**Source material:**
※

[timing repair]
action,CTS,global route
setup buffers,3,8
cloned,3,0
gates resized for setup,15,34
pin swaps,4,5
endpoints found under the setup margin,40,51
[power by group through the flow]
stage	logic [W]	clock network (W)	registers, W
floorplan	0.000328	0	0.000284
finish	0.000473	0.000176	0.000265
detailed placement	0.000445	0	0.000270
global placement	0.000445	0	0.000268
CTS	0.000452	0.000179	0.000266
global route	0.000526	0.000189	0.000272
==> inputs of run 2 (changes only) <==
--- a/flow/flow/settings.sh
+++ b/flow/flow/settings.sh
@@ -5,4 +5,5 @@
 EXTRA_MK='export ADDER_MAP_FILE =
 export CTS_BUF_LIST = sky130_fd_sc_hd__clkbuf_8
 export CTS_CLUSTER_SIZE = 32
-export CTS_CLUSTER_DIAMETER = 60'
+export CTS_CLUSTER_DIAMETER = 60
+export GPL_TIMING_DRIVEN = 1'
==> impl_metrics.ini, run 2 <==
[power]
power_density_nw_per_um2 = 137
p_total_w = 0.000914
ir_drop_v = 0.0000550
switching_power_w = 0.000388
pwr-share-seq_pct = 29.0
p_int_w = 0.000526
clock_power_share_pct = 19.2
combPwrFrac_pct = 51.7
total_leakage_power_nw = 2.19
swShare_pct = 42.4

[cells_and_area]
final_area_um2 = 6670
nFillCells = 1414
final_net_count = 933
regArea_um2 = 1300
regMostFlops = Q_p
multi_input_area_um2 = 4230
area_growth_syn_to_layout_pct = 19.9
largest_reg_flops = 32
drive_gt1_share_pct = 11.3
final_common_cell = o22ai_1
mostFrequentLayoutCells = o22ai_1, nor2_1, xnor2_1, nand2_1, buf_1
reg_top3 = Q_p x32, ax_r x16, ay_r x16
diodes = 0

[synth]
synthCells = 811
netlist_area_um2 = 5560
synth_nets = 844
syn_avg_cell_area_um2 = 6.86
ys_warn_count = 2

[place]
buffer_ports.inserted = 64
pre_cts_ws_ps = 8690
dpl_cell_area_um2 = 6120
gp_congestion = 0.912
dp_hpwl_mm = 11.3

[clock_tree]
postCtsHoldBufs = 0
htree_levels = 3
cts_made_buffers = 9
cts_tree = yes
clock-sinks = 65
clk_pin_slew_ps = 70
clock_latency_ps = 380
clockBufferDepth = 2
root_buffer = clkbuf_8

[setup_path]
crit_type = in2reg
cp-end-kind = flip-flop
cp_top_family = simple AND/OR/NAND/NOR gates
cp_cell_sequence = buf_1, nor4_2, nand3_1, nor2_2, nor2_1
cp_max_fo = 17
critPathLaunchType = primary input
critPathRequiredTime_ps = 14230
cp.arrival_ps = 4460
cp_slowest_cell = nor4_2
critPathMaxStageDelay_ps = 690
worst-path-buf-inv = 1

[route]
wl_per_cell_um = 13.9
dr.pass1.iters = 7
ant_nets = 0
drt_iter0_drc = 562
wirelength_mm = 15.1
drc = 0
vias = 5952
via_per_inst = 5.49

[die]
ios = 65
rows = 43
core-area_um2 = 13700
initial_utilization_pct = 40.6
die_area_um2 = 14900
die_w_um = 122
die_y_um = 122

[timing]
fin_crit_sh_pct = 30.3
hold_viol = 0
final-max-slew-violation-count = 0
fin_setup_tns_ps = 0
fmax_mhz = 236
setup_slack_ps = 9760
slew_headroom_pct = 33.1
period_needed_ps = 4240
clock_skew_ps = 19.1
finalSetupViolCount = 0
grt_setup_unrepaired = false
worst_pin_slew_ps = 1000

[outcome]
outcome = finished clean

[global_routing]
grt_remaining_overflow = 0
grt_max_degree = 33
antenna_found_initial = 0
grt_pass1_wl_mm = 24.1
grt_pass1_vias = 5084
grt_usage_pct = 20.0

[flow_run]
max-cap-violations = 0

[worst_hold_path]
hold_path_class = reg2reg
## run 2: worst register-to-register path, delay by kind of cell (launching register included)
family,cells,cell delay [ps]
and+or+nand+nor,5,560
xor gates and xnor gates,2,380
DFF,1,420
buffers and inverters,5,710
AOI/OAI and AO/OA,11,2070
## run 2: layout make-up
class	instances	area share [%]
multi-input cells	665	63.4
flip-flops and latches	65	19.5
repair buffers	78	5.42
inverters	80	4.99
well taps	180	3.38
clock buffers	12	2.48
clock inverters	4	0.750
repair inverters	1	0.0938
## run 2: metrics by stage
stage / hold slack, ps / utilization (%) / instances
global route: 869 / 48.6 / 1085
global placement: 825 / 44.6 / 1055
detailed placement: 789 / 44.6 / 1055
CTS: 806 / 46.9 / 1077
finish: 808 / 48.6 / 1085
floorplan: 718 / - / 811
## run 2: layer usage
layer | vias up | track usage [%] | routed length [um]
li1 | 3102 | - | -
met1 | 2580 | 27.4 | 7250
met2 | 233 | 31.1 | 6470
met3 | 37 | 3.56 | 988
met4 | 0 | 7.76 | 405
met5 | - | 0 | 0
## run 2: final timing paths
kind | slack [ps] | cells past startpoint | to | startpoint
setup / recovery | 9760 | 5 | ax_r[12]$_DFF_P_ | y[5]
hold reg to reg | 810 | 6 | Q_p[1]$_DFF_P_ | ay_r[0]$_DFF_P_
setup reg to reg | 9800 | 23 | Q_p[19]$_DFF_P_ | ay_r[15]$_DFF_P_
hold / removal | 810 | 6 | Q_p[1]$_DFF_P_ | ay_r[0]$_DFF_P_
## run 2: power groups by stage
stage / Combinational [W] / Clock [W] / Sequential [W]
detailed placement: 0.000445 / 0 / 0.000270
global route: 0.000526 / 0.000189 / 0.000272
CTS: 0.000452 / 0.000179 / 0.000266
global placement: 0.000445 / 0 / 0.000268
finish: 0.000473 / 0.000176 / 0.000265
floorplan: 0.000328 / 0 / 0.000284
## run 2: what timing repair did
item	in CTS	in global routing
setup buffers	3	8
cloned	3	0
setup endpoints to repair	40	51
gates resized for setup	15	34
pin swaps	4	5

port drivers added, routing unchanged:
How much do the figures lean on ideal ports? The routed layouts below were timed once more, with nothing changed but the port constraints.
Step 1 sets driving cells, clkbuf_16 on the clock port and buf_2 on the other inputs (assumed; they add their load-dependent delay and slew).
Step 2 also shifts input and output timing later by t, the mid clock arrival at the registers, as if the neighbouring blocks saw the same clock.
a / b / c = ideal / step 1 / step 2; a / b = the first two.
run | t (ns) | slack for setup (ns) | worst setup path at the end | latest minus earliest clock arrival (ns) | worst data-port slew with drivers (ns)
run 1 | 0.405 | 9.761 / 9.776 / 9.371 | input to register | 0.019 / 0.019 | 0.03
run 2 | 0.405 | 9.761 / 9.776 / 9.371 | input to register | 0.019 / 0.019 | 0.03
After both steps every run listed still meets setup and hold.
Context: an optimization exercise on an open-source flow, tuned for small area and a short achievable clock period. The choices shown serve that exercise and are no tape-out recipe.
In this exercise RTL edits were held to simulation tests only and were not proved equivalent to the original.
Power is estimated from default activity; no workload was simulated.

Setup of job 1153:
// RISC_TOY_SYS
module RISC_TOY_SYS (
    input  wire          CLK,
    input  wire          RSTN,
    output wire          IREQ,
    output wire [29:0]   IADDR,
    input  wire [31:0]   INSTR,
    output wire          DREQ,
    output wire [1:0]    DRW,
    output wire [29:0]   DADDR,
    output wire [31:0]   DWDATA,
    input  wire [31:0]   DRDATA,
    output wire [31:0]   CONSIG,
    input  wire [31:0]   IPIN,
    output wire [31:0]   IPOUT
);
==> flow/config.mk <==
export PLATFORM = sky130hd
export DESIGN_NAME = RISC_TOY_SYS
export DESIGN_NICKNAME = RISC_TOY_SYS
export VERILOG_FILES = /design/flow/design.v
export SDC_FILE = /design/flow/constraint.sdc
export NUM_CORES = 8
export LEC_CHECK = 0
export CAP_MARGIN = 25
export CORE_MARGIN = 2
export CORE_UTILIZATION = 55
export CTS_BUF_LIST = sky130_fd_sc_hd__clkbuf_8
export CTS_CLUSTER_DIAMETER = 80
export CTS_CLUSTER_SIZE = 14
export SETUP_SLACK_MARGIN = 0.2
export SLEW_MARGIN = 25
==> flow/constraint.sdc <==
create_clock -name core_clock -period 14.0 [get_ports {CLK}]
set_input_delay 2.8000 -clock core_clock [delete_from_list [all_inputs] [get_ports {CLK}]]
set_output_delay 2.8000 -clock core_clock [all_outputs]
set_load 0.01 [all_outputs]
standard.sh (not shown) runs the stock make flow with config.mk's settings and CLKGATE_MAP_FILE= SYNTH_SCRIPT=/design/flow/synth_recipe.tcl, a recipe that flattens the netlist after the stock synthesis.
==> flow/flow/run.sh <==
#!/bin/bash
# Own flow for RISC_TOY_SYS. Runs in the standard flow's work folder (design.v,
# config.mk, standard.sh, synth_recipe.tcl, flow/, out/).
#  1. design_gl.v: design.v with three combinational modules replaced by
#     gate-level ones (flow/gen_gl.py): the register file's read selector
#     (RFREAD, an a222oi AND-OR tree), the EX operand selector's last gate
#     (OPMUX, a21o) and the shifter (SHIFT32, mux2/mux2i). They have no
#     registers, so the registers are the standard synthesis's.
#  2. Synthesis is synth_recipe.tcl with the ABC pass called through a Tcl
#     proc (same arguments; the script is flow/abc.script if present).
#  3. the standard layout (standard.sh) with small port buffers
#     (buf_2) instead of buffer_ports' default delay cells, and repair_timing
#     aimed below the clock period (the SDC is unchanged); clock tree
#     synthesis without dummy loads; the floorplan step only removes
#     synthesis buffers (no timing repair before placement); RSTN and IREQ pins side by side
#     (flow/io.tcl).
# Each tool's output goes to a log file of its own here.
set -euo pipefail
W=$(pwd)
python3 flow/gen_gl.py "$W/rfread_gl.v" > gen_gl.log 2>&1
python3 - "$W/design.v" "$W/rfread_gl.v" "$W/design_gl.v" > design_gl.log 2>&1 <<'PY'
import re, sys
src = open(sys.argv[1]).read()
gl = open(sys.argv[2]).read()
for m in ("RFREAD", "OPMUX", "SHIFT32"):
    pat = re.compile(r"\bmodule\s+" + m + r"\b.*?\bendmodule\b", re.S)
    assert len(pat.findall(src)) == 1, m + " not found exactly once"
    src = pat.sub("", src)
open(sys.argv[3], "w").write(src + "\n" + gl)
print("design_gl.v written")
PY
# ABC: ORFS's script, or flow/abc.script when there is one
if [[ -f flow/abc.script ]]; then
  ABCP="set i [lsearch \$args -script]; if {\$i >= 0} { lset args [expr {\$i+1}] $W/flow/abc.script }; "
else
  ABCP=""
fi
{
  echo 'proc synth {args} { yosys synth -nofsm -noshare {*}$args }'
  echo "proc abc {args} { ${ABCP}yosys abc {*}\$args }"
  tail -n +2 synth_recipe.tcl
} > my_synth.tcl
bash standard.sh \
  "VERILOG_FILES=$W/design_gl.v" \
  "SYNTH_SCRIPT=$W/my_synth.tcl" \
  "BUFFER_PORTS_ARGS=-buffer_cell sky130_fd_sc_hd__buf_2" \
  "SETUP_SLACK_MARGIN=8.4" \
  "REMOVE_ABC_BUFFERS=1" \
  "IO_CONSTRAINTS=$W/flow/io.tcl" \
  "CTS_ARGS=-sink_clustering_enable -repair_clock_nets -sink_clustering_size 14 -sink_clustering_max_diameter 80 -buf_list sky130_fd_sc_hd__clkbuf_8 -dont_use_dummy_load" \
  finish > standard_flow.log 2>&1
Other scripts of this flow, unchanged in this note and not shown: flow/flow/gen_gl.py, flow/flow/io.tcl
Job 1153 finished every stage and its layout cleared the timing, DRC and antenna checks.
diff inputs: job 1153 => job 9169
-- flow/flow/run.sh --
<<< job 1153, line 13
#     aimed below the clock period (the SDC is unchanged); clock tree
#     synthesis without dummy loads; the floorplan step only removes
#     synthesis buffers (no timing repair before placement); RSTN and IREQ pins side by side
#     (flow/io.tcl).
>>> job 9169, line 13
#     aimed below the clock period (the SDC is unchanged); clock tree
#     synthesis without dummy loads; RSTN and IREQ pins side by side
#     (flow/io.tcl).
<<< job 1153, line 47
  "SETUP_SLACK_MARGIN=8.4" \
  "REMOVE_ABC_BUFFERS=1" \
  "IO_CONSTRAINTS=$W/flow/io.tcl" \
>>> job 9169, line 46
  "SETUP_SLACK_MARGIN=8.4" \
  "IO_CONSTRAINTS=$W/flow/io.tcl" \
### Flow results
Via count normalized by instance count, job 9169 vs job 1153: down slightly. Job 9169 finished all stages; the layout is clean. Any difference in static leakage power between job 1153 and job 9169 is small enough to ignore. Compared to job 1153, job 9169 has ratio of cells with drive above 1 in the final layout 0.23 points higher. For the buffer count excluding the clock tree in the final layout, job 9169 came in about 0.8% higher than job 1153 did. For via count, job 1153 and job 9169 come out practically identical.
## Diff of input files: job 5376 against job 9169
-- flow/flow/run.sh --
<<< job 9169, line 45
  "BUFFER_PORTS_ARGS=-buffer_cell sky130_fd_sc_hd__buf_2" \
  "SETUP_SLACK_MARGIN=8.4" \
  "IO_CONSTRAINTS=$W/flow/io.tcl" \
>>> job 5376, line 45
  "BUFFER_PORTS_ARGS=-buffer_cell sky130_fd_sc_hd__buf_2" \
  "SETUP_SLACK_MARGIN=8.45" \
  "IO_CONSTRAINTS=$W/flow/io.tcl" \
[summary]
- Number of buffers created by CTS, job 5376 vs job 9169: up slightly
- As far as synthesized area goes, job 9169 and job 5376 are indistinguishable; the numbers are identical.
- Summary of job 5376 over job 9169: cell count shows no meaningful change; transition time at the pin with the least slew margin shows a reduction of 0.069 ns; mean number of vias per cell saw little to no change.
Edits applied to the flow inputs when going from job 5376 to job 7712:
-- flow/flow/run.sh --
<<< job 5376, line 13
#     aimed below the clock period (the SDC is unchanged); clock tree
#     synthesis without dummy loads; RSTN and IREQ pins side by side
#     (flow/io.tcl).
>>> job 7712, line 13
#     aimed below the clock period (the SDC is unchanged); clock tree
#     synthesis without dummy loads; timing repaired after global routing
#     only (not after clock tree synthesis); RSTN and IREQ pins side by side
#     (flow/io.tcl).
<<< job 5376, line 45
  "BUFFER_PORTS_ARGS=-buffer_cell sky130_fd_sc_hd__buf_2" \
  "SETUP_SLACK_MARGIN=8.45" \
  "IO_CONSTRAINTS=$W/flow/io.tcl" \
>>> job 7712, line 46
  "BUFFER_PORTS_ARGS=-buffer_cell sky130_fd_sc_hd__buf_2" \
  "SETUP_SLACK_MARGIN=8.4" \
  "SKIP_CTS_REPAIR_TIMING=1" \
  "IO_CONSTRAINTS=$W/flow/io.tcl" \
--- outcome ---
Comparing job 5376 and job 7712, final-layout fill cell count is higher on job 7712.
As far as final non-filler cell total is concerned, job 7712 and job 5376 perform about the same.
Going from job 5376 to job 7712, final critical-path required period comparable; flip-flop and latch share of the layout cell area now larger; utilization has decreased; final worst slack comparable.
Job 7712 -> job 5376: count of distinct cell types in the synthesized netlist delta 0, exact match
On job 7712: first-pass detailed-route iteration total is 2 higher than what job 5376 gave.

※

**Work to be completed:** Starting with the first line of the listing, output each line exactly until you have included the one containing "export CTS_CLUSTER_SIZE = 32".

**Problem solution:**
[timing repair]
action,CTS,global route
setup buffers,3,8
cloned,3,0
gates resized for setup,15,34
pin swaps,4,5
endpoints found under the setup margin,40,51
[power by group through the flow]
stage	logic [W]	clock network (W)	registers, W
floorplan	0.000328	0	0.000284
finish	0.000473	0.000176	0.000265
detailed placement	0.000445	0	0.000270
global placement	0.000445	0	0.000268
CTS	0.000452	0.000179	0.000266
global route	0.000526	0.000189	0.000272
==> inputs of run 2 (changes only) <==
--- a/flow/flow/settings.sh
+++ b/flow/flow/settings.sh
@@ -5,4 +5,5 @@
 EXTRA_MK='export ADDER_MAP_FILE =
 export CTS_BUF_LIST = sky130_fd_sc_hd__clkbuf_8
 export CTS_CLUSTER_SIZE = 32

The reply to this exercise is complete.